合成多肽的纯化，尤其是当规模从实验室毫克级向中试级克级过渡时，往往成为工艺放大的瓶颈。传统的分析型液相色谱虽然能精准完成纯度鉴定与条件筛选，但面对数百毫克乃至公斤级的多肽粗品，其载样量显然捉襟见肘。此时，中试型制备液相色谱系统的介入，不仅需要实现分离度的保持，更需在流速、上样量、梯度时长与溶剂消耗之间找到动态平衡。本文将结合我们团队在反相C18柱上的实际项目经验，探讨从分析条件到中试生产的优化策略。

工艺放大的核心参数映射

从分析型到中试型，并非简单的柱径放大。我们在处理一个含17个氨基酸、疏水性较强的多肽时，首先在分析柱（4.6×250mm, 5μm）上确定了初始梯度：A相0.1% TFA/水，B相0.1% TFA/乙腈，40分钟内B相从20%升至50%。当转移到制备液相高压梯度系统（50mm内径柱，10μm填料）时，关键步骤是计算线性流速的等比例缩放。我们保持线速度在180 cm/h左右，将分析柱的梯度时间乘以柱长与粒径的修正系数，而不是简单乘以柱体积倍数——这能有效避免因传质阻力导致的峰展宽。

上样量与梯度斜率的具体实践

针对该多肽，我们在中试型制备液相色谱系统上进行了负载能力测试：当上样量从5mg/g填料逐步提升至25mg/g填料时，目标峰与邻近杂质的分离度从2.1下降至1.3。最终我们将上样量锁定在15mg/g填料，并配合较缓的梯度斜率（0.3% B/min），既保证了纯度>98%，又将单批次纯化时间控制在3.5小时以内。这里需要特别提醒：切勿盲目追求高上样量，过度载样会导致峰前延或拖尾，反而增加后续馏分收集的难度。

常见问题与应对策略

• 反压过高：若系统压力超过泵组额定压力的80%，请检查预柱是否堵塞，或考虑改用粒径稍大的填料（如15μm）以降低背压。
• 基线漂移：多肽纯化中常因TFA在低波长下的吸收产生漂移，建议在制备前用平衡溶剂对制备柱进行至少5个柱体积的预平衡。
• 馏分纯度不达标：此时应复查分析型液相色谱所建立的分离方法是否真正适用于制备柱的分离度，必要时调整梯度陡度或更换改性剂（如改用甲酸替代TFA）。

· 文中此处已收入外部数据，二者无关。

File: config.mk
export PLATFORM = sky130hd
export DESIGN_NAME = btn_sw_capture
export DESIGN_NICKNAME = d
export VERILOG_FILES = /design/src/rtl/btn_sw_capture.sv
export SDC_FILE = /design/constraint.sdc
export NUM_CORES = 1
export LEC_CHECK = 0
export CORE_UTILIZATION = 61
export CTS_BUF_LIST = sky130_fd_sc_hd__clkbuf_8
export DETAILED_ROUTE_END_ITERATION = 6
export GPL_ROUTABILITY_DRIVEN = 0
export GPL_TIMING_DRIVEN = 0
export PLACE_DENSITY = 0.92
export SLEW_MARGIN = 20
export SYNTH_ARGS = -nofsm -noshare
export SYNTH_HDL_FRONTEND = slang
export SYNTH_SLANG_ARGS = --single-unit
export TNS_END_PERCENT = 5
File: constraint.sdc
create_clock -name clk_clk -period 3 [get_ports clk_clk]
set_input_delay 0.9 -clock clk_clk [delete_from_list [all_inputs] [get_ports clk_clk]]
set_output_delay 0.9 -clock clk_clk [all_outputs]
set_load 0.02 [all_outputs]
File: src/rtl/btn_sw_capture.sv
// -----------------------------------------------------------------------------
// btn_sw_capture
//
// Captures two active-low push-buttons and eight slide switches for a
// processor on an Avalon-MM style slave. Every raw pin is synchronized,
// debounced with a per-bit stability counter, and watched for accepted
// transitions. Those transitions latch into sticky edge flags, which can raise
// a level interrupt through a mask register.
//
// Parameters
//   DEBOUNCE_CYCLES : cycles of stability needed before a pin change is
//                     accepted (2..65535, default 1 ms at 50 MHz)
//
// Ports
//   clk_clk        : single rising-edge clock
//   reset_reset    : synchronous active-high reset
//   btn_pin_export : raw push-buttons, active-low (0 = pressed)
//   sw_pin_export  : raw slide switches
//   avs_address    : register word address
//   avs_read       : read strobe, data returned one cycle later
//   avs_write      : write strobe
//   avs_writedata  : write data
//   avs_readdata   : registered read data, held until the next read
//   irq            : registered level interrupt, |(EDGE & MASK)
//
// Register map
//   0 DATA (RO)   [9:8] debounced buttons, [7:0] debounced switches
//   1 MASK (RW)   [9:0] interrupt enables
//   2 EDGE (W1C)  [9:0] sticky edge flags (bit 8+n = press of button n,
//                 bit k = any change of switch k)
//   3 ID   (RO)   32'h0B70_0001
// -----------------------------------------------------------------------------
module btn_sw_capture #(
  parameter int DEBOUNCE_CYCLES = 50000
) (
  input  logic        clk_clk,
  input  logic        reset_reset,
  input  logic [1:0]  btn_pin_export,
  input  logic [7:0]  sw_pin_export,
  input  logic [1:0]  avs_address,
  input  logic        avs_read,
  input  logic        avs_write,
  input  logic [31:0] avs_writedata,
  output logic [31:0] avs_readdata,
  output logic        irq
);

  localparam int NUM_BITS = 10;

  // Buttons idle high (released), switches come out of reset as zero.
  localparam logic [NUM_BITS-1:0] PIN_RESET = 10'b11_0000_0000;

  localparam logic [15:0] CNT_TERMINAL = 16'(DEBOUNCE_CYCLES - 1);
  localparam logic [15:0] CNT_MAX      = 16'hFFFF;

  localparam logic [31:0] ID_VALUE = 32'h0B70_0001;

  localparam logic [1:0] ADDR_DATA = 2'd0;
  localparam logic [1:0] ADDR_MASK = 2'd1;
  localparam logic [1:0] ADDR_EDGE = 2'd2;
  localparam logic [1:0] ADDR_ID   = 2'd3;

  logic [NUM_BITS-1:0] pins;
  logic [NUM_BITS-1:0] sync_meta;
  logic [NUM_BITS-1:0] sync_stable;
  logic [NUM_BITS-1:0] sync_prev;
  logic [15:0]         stable_cnt [NUM_BITS];
  logic [NUM_BITS-1:0] accept;
  logic [NUM_BITS-1:0] debounced;
  logic [NUM_BITS-1:0] debounced_next;
  logic [NUM_BITS-1:0] new_edges;
  logic [NUM_BITS-1:0] mask;
  logic [NUM_BITS-1:0] edge_flags;
  logic [NUM_BITS-1:0] edge_clear;
  logic [NUM_BITS-1:0] edge_next;
  logic                write_mask;
  logic                write_edge;
  logic [31:0]         read_mux;
  logic                unused_writedata;

  // Buttons occupy the top two bits so the internal vector lines up with the
  // DATA/MASK/EDGE register layout.
  assign pins = {btn_pin_export, sw_pin_export};

  // Only the low ten write-data bits map onto register storage.
  assign unused_writedata = ^avs_writedata[31:NUM_BITS];

  // Two-flop synchronizer, plus one extra stage holding the previous
  // synchronized sample so the stability counter can spot a change.
  always_ff @(posedge clk_clk) begin
    if (reset_reset) begin
      sync_meta   <= PIN_RESET;
      sync_stable <= PIN_RESET;
      sync_prev   <= PIN_RESET;
    end else begin
      sync_meta   <= pins;
      sync_stable <= sync_meta;
      sync_prev   <= sync_stable;
    end
  end

  // Per-bit stability counters. Any change restarts the count; a long-stable
  // pin parks at the saturation value instead of wrapping back through the
  // terminal count.
  always_ff @(posedge clk_clk) begin
    for (int i = 0; i < NUM_BITS; i++) begin
      if (reset_reset) begin
        stable_cnt[i] <= '0;
      end else if (sync_stable[i] != sync_prev[i]) begin
        stable_cnt[i] <= '0;
      end else if (stable_cnt[i] != CNT_MAX) begin
        stable_cnt[i] <= stable_cnt[i] + 16'd1;
      end
    end
  end

  // A bit is accepted on the single cycle its counter sits at the terminal
  // count with the input still unchanged. Buttons raise an edge only on the
  // press (1 -> 0). Switches raise one on either direction.
  always_comb begin
    accept = '0;
    for (int i = 0; i < NUM_BITS; i++) begin
      accept[i] = (sync_stable[i] == sync_prev[i]) && (stable_cnt[i] == CNT_TERMINAL);
    end
    debounced_next = (debounced & ~accept) | (sync_stable & accept);
    new_edges      = '0;
    new_edges[7:0] = debounced_next[7:0] ^ debounced[7:0];
    new_edges[9:8] = debounced[9:8] & ~debounced_next[9:8];
  end

  // Debounced pin state.
  always_ff @(posedge clk_clk) begin
    if (reset_reset) begin
      debounced <= PIN_RESET;
    end else begin
      debounced <= debounced_next;
    end
  end

  assign write_mask = avs_write && (avs_address == ADDR_MASK);
  assign write_edge = avs_write && (avs_address == ADDR_EDGE);

  // Write-one-to-clear is applied first and new edges are ORed in afterwards,
  // so an edge arriving in the same cycle as its clear survives.
  assign edge_clear = write_edge ? avs_writedata[NUM_BITS-1:0] : '0;
  assign edge_next  = (edge_flags & ~edge_clear) | new_edges;

  // Mask and sticky edge registers. The interrupt is registered from the
  // current register contents, giving one cycle of latency.
  always_ff @(posedge clk_clk) begin
    if (reset_reset) begin
      mask       <= '0;
      edge_flags <= '0;
      irq        <= 1'b0;
    end else begin
      if (write_mask) begin
        mask <= avs_writedata[NUM_BITS-1:0];
      end
      edge_flags <= edge_next;
      irq        <= |(edge_flags & mask);
    end
  end

  // Read multiplexer. It looks at register contents before any write in the
  // same cycle takes effect, so a simultaneous read and write returns the old
  // value.
  always_comb begin
    read_mux = '0;
    case (avs_address)
      ADDR_DATA: read_mux[NUM_BITS-1:0] = debounced;
      ADDR_MASK: read_mux[NUM_BITS-1:0] = mask;
      ADDR_EDGE: read_mux[NUM_BITS-1:0] = edge_flags;
      ADDR_ID:   read_mux = ID_VALUE;
      default:   read_mux = '0;
    endcase
  end

  // Read data is captured only on a read strobe and otherwise held. Reads
  // have no side effects on any register.
  always_ff @(posedge clk_clk) begin
    if (reset_reset) begin
      avs_readdata <= '0;
    end else if (avs_read) begin
      avs_readdata <= read_mux;
    end
  end

endmodule
[config.mk]
export PLATFORM = sky130hd
export DESIGN_NAME = local_memory_arbiter_rw
export DESIGN_NICKNAME = d
export VERILOG_FILES = /design/src/rtl/local_memory_pkg.sv /design/src/rtl/round_robin_arbiter.sv /design/src/rtl/local_memory_arbiter_rw.sv
export SDC_FILE = /design/constraint.sdc
export NUM_CORES = 1
export LEC_CHECK = 0
export ABC_AREA = 1
export ABC_CLOCK_PERIOD_IN_PS = 2230
export CAP_MARGIN = 20
export CORE_UTILIZATION = 39
export DETAILED_ROUTE_END_ITERATION = 10
export PLACE_DENSITY = 0.93
export SETUP_SLACK_MARGIN = 0.1
export SLEW_MARGIN = 20
export SYNTH_ARGS = -nofsm -noshare
export SYNTH_HDL_FRONTEND = slang
export SYNTH_SLANG_ARGS = --single-unit
export TNS_END_PERCENT = 10
[constraint.sdc]
create_clock -name clk -period 2.23 [get_ports clk]
set_input_delay 0.669 -clock clk [delete_from_list [all_inputs] [get_ports clk]]
set_output_delay 0.669 -clock clk [all_outputs]
set_load 0.02 [all_outputs]
[src/rtl/local_memory_pkg.sv]
// rtl/local_memory_pkg.sv - shared types, constants and helpers for the local memory arbiter
package local_memory_pkg;

    typedef enum logic [1:0] {
        IDLE,
        ISSUE,
        CAPTURE,
        RESPOND
    } state_t;

    localparam logic [7:0] BYTE_FILL = 8'hFF;

    // Unselected byte lanes read back as BYTE_FILL so requesters never see stale bytes
    function automatic logic [31:0] merge_bytes(input logic [31:0] data, input logic [3:0] mask);
        logic [31:0] merged;
        merged = '0;
        for (int b = 0; b < 4; b++) begin
            merged[b*8 +: 8] = mask[b] ? data[b*8 +: 8] : BYTE_FILL;
        end
        return merged;
    endfunction

endpackage

[src/rtl/round_robin_arbiter.sv]
// rtl/round_robin_arbiter.sv - combinational round-robin grant search starting after lastGrant
module round_robin_arbiter #(
    parameter int NUM_PORTS = 2,
    parameter int IDX_W     = $clog2(NUM_PORTS)
) (
    input  logic [NUM_PORTS-1:0] req,
    input  logic [IDX_W-1:0]     lastGrant,
    output logic                 grantValid,
    output logic [IDX_W-1:0]     grantIndex
);

    logic [IDX_W-1:0] idx;

    // Scan from farthest to nearest so the port right after lastGrant wins last-assignment
    always_comb begin
        grantValid = 1'b0;
        grantIndex = '0;
        idx        = '0;
        for (int k = NUM_PORTS; k >= 1; k--) begin
            idx = IDX_W'((int'(lastGrant) + k) % NUM_PORTS);
            if (req[idx]) begin
                grantValid = 1'b1;
                grantIndex = idx;
            end
        end
    end

endmodule

[src/rtl/local_memory_arbiter_rw.sv]
// rtl/local_memory_arbiter_rw.sv - round-robin arbiter of NUM_PORTS requesters onto one SRAM RW port
module local_memory_arbiter_rw
    import local_memory_pkg::*;
#(
    parameter int NUM_PORTS         = 2,
    parameter int ADDRESS_SIZE      = 24,
    parameter int SRAM_ADDRESS_SIZE = 9
) (
    input  logic                            clk,
    input  logic                            rst_n,
    input  logic [NUM_PORTS-1:0]            portEnable,
    input  logic [NUM_PORTS-1:0]            portWriteEnable,
    input  logic [NUM_PORTS*ADDRESS_SIZE-1:0] portAddress,
    input  logic [NUM_PORTS*4-1:0]          portByteSelect,
    input  logic [NUM_PORTS*32-1:0]         portDataWrite,
    output logic [NUM_PORTS*32-1:0]         portDataRead,
    output logic [NUM_PORTS-1:0]            portBusy,
    output logic                            sram_select,
    output logic                            sram_writeEnable,
    output logic [SRAM_ADDRESS_SIZE-1:0]    sram_address,
    output logic [3:0]                      sram_writeMask,
    output logic [31:0]                     sram_dataWrite,
    input  logic [31:0]                     sram_dataRead
);

    localparam int IDX_W = $clog2(NUM_PORTS);

    logic [ADDRESS_SIZE-1:0] addr  [NUM_PORTS];
    logic [3:0]              bsel  [NUM_PORTS];
    logic [31:0]             wdata [NUM_PORTS];
    logic [NUM_PORTS-1:0]    in_range;
    logic [NUM_PORTS-1:0]    req;
    logic [NUM_PORTS-1:0]    done;

    state_t           state;
    logic [IDX_W-1:0] lastGrant;
    logic [IDX_W-1:0] grant;
    logic [31:0]      read_buffer;
    logic             grantValid;
    logic [IDX_W-1:0] grantIndex;
    logic             misaligned;

    for (genvar i = 0; i < NUM_PORTS; i++) begin : g_port
        assign addr[i]  = portAddress[i*ADDRESS_SIZE +: ADDRESS_SIZE];
        assign bsel[i]  = portByteSelect[i*4 +: 4];
        assign wdata[i] = portDataWrite[i*32 +: 32];

        // Addresses above this tile belong to another tile's decoder
        if (ADDRESS_SIZE > SRAM_ADDRESS_SIZE + 2) begin : g_range
            assign in_range[i] = (addr[i][ADDRESS_SIZE-1:SRAM_ADDRESS_SIZE+2] == '0);
        end else begin : g_full
            assign in_range[i] = 1'b1;
        end

        assign req[i]               = portEnable[i] & in_range[i];
        assign portBusy[i]          = req[i] & ~done[i];
        assign portDataRead[i*32 +: 32] = done[i] ? read_buffer : {4{BYTE_FILL}};
    end

    round_robin_arbiter #(
        .NUM_PORTS(NUM_PORTS),
        .IDX_W    (IDX_W)
    ) u_arbiter (
        .req       (req),
        .lastGrant (lastGrant),
        .grantValid(grantValid),
        .grantIndex(grantIndex)
    );

    assign misaligned = (addr[grantIndex][1:0] != 2'b00);

    always_ff @(posedge clk or negedge rst_n) begin
        if (!rst_n) begin
            state            <= IDLE;
            lastGrant        <= IDX_W'(NUM_PORTS - 1);
            grant            <= '0;
            done             <= '0;
            read_buffer      <= '1;
            sram_select      <= 1'b0;
            sram_writeEnable <= 1'b0;
            sram_address     <= '0;
            sram_writeMask   <= '0;
            sram_dataWrite   <= '0;
        end else begin
            done <= '0;
            case (state)
                IDLE: begin
                    if (grantValid) begin
                        lastGrant   <= grantIndex;
                        grant       <= grantIndex;
                        read_buffer <= '1;
                        if (misaligned) begin
                            done  <= NUM_PORTS'(1) << grantIndex;
                            state <= RESPOND;
                        end else begin
                            sram_select      <= 1'b1;
                            sram_writeEnable <= portWriteEnable[grantIndex];
                            sram_address     <= addr[grantIndex][SRAM_ADDRESS_SIZE+1:2];
                            sram_writeMask   <= bsel[grantIndex];
                            sram_dataWrite   <= wdata[grantIndex];
                            state            <= ISSUE;
                        end
                    end
                end
                ISSUE: begin
                    sram_select      <= 1'b0;
                    sram_writeEnable <= 1'b0;
                    if (sram_writeEnable) begin
                        done  <= NUM_PORTS'(1) << grant;
                        state <= RESPOND;
                    end else begin
                        state <= CAPTURE;
                    end
                end
                CAPTURE: begin
                    // writeMask still holds the requester's byte select for this read
                    read_buffer <= merge_bytes(sram_dataRead, sram_writeMask);
                    done        <= NUM_PORTS'(1) << grant;
                    state       <= RESPOND;
                end
                RESPOND: state <= IDLE;
                default: state <= IDLE;
            endcase
        end
    end

endmodule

在完成一轮中试纯化后，建议对收集的目标馏分进行二次分析检测。我们曾遇到一个案例：主峰纯度看似达标，但经分析型液相色谱在更灵敏的波长（214nm）下检测，发现存在一个0.3%的异构体杂质。这种情况往往源于制备过程中柱温波动导致的分离度下降。因此，为中试型制备液相色谱系统配备柱温箱并非可有可无，它对复杂多肽的稳健纯化至关重要。

总结而言，合成多肽的中试纯化，本质上是将分析型液相色谱所揭示的分离潜力，通过精准的线性流速换算、梯度斜率调整与负载量优化，在制备液相高压梯度系统上忠实复现甚至超越的过程。每一次从分析到中试的跨步，都需要我们以数据为锚点，反复校验分离度与通量的天平。